WORK TO COMPLETE → Below are several records. Retype exactly those lines running from the one with "output hsv_pkg::work_t rdata" through the one with "cnt <= cnt - 2'd1;", end lines included, and no others.

RECORDS FOR THE EXERCISE →
____________________

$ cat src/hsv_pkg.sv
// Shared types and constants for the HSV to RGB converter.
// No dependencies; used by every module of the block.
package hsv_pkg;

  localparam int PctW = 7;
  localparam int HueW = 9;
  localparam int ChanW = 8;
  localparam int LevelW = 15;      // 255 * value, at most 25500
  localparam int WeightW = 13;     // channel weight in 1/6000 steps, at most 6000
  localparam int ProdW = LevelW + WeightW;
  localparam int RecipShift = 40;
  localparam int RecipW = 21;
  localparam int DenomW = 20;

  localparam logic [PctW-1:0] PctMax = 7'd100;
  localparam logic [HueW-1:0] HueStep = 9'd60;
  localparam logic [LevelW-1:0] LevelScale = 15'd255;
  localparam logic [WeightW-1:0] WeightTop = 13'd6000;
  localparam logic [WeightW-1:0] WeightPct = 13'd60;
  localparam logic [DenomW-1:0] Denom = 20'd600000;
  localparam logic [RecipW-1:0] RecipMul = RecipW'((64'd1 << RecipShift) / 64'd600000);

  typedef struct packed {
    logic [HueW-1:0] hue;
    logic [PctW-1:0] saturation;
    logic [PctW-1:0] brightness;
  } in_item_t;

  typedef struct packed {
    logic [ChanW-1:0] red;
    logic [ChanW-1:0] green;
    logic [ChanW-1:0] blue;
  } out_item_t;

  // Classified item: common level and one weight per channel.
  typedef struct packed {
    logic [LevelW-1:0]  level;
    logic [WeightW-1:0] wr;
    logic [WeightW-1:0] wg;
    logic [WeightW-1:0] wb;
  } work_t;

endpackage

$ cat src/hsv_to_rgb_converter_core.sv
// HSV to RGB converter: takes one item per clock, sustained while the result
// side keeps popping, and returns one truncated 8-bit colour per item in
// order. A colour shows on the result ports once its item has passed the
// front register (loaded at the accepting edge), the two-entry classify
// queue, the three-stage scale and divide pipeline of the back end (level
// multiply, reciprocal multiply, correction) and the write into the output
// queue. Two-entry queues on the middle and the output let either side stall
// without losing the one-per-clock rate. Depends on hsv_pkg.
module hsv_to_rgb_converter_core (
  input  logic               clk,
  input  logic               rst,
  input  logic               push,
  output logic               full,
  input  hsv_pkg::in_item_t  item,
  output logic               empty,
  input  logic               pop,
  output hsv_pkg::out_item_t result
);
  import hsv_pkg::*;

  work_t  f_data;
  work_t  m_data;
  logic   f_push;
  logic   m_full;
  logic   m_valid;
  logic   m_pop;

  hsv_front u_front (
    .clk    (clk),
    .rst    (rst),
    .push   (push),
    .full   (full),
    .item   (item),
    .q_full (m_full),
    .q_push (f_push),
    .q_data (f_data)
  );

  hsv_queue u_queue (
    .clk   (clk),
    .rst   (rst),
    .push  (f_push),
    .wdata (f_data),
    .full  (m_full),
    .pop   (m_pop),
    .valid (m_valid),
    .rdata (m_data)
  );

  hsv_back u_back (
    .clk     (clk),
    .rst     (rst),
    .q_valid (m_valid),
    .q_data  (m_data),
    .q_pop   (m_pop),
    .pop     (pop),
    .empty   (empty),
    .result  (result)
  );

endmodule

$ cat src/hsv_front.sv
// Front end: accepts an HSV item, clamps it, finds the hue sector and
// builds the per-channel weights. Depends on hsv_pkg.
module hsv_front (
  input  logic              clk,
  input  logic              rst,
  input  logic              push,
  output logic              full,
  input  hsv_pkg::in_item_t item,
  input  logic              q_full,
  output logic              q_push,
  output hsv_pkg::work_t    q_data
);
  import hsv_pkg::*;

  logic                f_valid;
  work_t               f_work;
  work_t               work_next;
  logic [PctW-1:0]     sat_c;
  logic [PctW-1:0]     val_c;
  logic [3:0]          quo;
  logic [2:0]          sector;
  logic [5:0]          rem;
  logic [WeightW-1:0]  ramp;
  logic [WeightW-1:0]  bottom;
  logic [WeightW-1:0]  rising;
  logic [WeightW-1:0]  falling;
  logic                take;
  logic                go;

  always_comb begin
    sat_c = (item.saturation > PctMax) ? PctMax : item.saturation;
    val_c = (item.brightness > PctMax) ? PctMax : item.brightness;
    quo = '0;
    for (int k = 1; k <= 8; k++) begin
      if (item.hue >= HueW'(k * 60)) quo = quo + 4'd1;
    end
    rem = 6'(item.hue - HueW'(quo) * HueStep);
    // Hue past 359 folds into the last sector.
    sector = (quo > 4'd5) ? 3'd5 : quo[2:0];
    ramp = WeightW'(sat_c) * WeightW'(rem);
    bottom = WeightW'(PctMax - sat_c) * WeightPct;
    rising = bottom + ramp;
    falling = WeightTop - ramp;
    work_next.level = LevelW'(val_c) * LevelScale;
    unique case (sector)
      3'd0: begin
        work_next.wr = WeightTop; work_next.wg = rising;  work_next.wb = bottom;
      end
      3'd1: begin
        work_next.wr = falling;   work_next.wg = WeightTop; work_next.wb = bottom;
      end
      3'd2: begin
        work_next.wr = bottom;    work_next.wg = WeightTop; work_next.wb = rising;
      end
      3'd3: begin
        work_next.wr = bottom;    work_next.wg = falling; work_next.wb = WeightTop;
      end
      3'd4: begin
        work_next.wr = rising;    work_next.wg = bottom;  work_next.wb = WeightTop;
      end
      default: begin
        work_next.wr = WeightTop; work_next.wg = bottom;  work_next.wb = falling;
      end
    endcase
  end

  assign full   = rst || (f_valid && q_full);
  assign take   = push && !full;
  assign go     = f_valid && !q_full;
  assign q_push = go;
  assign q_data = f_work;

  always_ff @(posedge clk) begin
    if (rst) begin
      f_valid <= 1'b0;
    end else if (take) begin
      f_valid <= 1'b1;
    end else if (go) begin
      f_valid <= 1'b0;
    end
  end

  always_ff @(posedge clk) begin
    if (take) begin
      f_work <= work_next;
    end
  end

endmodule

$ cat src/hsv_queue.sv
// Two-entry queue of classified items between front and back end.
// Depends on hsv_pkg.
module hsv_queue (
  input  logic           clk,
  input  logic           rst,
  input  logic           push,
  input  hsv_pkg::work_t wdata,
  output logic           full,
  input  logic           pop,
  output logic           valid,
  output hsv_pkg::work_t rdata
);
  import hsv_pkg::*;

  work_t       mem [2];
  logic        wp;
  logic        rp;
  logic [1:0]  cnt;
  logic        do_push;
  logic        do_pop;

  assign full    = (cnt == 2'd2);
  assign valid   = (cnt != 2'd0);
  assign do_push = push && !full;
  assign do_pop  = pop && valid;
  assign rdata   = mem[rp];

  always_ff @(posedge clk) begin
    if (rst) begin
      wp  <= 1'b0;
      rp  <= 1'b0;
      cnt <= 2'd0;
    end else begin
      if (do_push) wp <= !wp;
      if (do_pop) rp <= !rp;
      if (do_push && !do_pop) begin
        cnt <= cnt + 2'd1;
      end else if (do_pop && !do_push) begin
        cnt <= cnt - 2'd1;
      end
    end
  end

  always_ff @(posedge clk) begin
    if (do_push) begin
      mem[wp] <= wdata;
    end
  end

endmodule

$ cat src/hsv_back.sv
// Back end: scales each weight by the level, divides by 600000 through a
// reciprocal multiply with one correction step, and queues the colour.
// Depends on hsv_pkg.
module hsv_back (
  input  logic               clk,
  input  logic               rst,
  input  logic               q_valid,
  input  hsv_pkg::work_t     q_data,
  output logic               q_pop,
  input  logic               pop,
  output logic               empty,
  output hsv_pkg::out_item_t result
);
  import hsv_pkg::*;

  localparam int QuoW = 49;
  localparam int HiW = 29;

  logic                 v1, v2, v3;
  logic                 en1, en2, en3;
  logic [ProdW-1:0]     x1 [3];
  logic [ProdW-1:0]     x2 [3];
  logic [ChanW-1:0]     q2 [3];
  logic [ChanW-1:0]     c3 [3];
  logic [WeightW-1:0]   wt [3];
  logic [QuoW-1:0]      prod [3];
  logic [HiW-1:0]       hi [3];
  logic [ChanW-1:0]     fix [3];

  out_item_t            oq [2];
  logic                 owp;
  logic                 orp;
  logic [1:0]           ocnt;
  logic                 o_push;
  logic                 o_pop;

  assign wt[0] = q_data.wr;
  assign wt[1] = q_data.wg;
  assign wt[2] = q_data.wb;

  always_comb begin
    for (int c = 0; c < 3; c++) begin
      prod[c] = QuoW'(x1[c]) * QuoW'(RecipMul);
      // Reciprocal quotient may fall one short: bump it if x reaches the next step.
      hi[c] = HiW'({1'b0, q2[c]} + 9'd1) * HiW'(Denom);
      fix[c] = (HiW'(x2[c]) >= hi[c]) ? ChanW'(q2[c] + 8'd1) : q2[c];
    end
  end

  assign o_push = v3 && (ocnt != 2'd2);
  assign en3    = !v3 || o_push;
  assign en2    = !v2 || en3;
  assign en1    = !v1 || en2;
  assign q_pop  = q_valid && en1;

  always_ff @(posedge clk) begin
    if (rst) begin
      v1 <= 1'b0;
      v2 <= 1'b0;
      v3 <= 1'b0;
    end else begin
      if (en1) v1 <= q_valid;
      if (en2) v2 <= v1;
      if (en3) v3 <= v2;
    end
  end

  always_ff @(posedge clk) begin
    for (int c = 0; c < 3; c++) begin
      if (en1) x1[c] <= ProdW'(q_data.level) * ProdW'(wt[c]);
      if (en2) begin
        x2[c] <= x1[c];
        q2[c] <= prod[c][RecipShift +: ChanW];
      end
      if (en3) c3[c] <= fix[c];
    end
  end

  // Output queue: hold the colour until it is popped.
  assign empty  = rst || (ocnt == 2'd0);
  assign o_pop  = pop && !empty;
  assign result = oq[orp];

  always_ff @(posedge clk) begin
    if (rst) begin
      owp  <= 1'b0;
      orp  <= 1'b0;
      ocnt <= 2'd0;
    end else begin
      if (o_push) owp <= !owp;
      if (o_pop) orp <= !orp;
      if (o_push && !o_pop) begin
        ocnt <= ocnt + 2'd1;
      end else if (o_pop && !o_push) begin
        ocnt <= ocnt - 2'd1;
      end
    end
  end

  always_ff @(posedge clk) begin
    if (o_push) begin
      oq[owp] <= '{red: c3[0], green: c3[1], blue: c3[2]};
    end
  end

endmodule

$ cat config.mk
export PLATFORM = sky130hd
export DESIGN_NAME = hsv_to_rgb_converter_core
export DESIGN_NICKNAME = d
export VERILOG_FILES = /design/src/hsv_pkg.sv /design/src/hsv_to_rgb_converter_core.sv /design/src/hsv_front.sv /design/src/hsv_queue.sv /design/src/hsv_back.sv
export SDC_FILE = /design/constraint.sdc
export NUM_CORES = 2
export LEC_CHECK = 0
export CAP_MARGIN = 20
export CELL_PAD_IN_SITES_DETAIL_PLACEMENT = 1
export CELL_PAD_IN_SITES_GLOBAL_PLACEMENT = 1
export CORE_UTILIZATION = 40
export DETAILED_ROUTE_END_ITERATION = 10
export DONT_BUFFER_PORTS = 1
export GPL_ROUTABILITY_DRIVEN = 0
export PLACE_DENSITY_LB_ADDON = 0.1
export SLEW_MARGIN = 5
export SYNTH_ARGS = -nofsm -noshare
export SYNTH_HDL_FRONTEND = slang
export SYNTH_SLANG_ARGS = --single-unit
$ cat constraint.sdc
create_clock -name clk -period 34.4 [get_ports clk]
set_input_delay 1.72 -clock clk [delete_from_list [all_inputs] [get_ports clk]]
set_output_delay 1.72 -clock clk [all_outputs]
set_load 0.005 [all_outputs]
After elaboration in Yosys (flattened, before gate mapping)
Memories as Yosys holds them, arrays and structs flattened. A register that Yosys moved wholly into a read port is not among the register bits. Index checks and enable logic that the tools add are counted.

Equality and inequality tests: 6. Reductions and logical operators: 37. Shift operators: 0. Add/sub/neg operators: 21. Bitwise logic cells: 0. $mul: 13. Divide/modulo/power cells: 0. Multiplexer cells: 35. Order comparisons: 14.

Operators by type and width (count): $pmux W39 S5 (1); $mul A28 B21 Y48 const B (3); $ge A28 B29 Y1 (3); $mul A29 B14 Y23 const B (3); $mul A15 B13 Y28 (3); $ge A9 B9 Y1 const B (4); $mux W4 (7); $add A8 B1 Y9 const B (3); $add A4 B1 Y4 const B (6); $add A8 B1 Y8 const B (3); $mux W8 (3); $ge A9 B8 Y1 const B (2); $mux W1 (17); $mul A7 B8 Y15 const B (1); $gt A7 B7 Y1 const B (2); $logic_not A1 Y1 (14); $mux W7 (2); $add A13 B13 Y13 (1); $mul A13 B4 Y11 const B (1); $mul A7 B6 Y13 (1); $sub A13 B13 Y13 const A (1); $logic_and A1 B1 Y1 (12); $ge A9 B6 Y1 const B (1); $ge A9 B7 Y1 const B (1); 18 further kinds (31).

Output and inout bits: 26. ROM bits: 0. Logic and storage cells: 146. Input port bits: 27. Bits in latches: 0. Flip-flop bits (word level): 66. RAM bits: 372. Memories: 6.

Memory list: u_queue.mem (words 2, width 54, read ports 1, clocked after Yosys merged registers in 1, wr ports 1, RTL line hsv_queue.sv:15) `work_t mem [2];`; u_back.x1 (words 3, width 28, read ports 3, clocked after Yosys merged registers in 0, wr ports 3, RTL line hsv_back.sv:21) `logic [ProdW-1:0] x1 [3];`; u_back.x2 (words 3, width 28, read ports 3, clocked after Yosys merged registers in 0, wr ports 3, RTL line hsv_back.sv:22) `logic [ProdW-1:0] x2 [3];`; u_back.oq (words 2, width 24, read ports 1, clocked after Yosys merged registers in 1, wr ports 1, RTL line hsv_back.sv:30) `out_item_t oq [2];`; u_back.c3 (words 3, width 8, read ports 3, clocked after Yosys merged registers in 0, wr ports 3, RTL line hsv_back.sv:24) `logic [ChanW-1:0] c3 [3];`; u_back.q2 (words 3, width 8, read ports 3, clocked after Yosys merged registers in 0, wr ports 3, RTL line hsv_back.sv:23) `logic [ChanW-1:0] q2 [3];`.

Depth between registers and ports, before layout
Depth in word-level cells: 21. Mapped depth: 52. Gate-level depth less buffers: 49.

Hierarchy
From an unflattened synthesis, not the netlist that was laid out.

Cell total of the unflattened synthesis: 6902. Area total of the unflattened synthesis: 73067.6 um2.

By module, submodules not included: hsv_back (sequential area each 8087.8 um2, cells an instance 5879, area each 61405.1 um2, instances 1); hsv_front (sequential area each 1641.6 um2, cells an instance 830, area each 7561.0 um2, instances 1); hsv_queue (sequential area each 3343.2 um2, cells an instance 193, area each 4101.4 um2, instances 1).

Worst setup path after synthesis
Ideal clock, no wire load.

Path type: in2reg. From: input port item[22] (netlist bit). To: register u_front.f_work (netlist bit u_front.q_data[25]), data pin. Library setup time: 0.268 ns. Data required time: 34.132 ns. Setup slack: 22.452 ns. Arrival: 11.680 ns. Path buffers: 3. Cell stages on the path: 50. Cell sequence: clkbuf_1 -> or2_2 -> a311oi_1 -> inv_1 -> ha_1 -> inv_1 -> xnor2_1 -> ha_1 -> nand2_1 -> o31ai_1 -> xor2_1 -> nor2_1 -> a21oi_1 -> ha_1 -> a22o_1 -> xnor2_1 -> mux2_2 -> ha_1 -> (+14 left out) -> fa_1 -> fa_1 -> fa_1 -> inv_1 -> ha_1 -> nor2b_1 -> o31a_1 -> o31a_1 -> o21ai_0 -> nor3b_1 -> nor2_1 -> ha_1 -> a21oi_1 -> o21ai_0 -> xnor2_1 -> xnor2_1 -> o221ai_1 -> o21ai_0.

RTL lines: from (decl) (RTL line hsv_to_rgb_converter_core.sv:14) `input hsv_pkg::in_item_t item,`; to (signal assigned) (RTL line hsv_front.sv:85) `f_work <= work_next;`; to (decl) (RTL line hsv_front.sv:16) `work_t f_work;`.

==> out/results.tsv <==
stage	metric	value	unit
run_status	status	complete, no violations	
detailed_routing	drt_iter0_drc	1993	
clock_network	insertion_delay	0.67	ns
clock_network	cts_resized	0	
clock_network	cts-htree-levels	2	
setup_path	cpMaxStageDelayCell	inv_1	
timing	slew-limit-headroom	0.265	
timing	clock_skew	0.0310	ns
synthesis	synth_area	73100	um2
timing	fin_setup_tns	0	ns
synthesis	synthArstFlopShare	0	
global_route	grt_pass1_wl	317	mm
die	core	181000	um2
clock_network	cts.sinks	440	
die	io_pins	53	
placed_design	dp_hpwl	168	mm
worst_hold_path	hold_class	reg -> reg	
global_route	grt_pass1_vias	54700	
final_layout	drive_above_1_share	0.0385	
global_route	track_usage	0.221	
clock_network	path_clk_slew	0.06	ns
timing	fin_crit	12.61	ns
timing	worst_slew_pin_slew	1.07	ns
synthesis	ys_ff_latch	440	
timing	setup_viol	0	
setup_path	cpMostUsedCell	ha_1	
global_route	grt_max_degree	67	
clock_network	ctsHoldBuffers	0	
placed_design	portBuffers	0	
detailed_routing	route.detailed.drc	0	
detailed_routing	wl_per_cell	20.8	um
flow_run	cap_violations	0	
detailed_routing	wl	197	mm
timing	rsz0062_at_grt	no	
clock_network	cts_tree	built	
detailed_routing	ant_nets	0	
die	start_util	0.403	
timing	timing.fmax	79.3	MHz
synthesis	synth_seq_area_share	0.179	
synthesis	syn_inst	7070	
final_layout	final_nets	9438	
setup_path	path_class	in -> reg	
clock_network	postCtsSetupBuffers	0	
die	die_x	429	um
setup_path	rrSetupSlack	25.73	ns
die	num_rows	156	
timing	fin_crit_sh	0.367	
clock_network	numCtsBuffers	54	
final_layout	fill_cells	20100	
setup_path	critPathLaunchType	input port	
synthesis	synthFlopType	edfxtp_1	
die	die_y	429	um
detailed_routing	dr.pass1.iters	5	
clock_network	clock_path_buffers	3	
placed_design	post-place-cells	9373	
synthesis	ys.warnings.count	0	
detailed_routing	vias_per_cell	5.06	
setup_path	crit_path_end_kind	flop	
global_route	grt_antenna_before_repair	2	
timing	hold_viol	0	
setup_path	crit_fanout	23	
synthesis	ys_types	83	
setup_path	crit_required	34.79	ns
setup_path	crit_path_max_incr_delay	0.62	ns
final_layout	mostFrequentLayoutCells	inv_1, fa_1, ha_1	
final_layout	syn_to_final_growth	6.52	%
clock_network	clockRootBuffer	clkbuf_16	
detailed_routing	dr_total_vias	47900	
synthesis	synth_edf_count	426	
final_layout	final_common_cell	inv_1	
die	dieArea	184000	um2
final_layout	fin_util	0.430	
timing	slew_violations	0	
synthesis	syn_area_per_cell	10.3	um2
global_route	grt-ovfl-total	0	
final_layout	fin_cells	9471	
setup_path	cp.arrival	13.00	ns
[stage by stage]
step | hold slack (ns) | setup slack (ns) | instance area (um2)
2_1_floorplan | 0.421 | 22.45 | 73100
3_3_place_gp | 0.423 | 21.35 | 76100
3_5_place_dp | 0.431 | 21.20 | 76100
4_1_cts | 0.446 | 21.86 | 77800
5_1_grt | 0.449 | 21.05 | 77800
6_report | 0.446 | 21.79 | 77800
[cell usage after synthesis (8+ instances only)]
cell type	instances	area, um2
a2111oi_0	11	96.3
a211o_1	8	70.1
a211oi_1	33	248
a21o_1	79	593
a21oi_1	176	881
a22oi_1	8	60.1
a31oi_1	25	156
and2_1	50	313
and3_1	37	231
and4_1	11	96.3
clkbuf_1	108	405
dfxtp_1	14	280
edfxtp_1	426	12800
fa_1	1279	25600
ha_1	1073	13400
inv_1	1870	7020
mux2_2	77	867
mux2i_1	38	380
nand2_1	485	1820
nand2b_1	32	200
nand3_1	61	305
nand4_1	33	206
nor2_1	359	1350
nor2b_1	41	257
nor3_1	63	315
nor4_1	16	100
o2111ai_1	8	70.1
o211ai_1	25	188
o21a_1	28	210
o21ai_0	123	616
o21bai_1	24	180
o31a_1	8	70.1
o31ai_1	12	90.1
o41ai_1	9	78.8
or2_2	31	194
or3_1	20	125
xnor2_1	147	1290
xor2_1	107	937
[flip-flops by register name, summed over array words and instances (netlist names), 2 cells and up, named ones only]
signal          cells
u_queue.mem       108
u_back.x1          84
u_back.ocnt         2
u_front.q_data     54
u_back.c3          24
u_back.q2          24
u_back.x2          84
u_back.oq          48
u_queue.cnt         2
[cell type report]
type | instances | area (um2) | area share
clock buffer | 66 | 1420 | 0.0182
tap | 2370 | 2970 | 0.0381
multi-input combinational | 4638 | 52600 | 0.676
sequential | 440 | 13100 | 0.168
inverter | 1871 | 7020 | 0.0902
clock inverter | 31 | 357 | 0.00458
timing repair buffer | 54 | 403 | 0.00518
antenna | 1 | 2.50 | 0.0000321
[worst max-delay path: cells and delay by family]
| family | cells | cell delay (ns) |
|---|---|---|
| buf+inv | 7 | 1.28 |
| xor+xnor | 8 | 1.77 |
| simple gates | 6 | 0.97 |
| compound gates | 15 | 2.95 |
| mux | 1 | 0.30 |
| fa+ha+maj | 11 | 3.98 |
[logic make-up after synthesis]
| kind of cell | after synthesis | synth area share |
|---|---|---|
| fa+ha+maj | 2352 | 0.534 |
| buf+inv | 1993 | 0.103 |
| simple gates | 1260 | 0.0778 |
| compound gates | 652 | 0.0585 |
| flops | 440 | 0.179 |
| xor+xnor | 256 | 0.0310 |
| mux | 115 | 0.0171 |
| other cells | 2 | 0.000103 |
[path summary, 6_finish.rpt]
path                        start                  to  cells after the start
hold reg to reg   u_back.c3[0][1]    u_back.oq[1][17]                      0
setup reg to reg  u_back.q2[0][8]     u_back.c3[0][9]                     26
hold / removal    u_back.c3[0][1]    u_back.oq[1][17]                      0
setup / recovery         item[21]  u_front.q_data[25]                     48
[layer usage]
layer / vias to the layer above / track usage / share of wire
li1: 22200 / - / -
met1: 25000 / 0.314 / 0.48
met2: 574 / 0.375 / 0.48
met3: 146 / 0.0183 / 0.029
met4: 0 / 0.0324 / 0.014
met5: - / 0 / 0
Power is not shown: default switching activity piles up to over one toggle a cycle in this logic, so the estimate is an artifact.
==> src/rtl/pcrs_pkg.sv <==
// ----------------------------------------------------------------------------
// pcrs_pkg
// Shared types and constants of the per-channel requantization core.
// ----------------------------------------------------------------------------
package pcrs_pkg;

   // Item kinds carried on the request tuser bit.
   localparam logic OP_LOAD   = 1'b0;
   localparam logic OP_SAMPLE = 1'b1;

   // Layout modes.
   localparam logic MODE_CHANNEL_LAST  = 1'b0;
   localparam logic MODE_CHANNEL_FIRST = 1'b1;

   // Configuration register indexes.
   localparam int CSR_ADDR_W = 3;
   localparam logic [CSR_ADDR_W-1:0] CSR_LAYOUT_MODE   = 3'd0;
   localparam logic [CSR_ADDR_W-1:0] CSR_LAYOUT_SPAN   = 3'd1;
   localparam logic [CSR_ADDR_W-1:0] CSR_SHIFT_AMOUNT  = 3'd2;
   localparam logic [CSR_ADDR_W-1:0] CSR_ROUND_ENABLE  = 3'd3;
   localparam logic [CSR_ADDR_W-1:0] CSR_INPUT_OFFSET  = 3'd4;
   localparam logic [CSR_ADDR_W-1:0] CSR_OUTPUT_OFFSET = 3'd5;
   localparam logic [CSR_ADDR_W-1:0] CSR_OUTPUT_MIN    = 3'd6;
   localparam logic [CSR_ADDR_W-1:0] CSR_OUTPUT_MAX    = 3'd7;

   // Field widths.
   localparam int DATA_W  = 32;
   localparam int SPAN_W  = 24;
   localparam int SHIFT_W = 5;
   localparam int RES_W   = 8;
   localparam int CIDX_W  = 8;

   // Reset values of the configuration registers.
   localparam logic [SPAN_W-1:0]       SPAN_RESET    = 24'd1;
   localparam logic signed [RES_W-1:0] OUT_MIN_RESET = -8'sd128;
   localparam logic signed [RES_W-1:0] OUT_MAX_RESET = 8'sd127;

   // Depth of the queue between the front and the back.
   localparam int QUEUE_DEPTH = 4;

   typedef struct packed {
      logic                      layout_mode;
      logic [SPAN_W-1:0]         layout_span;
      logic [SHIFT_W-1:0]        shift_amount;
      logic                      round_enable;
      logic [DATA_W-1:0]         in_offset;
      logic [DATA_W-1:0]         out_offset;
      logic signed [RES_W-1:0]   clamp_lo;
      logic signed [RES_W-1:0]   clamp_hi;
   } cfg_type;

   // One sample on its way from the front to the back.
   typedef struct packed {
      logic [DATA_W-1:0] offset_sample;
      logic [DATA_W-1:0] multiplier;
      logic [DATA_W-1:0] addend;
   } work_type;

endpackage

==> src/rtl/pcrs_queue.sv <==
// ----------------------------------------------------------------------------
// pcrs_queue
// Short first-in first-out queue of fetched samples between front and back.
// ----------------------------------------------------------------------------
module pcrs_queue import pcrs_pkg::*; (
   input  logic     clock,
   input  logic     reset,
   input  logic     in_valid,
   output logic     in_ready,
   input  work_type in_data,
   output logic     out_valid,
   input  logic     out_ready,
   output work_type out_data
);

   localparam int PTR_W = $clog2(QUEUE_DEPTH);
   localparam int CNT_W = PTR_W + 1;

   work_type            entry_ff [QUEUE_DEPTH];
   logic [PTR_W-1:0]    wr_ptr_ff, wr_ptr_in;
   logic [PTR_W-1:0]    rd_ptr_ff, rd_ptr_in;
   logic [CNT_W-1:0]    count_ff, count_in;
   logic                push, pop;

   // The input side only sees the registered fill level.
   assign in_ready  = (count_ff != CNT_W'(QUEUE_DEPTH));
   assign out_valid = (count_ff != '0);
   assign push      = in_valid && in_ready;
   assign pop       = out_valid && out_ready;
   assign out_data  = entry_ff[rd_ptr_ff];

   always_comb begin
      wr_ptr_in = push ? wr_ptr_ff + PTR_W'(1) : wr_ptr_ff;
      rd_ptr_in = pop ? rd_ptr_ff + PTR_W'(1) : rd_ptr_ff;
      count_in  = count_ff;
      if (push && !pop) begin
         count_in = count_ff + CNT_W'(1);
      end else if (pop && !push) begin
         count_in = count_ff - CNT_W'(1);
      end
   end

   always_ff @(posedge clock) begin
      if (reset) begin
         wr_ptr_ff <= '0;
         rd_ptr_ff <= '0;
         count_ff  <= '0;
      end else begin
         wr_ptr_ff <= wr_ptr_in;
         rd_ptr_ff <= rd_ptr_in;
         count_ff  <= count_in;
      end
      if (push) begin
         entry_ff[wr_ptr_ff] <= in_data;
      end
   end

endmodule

____________________

RESPONSE TO THE EXERCISE →
  output hsv_pkg::work_t rdata
);
  import hsv_pkg::*;

  work_t       mem [2];
  logic        wp;
  logic        rp;
  logic [1:0]  cnt;
  logic        do_push;
  logic        do_pop;

  assign full    = (cnt == 2'd2);
  assign valid   = (cnt != 2'd0);
  assign do_push = push && !full;
  assign do_pop  = pop && valid;
  assign rdata   = mem[rp];

  always_ff @(posedge clk) begin
    if (rst) begin
      wp  <= 1'b0;
      rp  <= 1'b0;
      cnt <= 2'd0;
    end else begin
      if (do_push) wp <= !wp;
      if (do_pop) rp <= !rp;
      if (do_push && !do_pop) begin
        cnt <= cnt + 2'd1;
      end else if (do_pop && !do_push) begin
        cnt <= cnt - 2'd1;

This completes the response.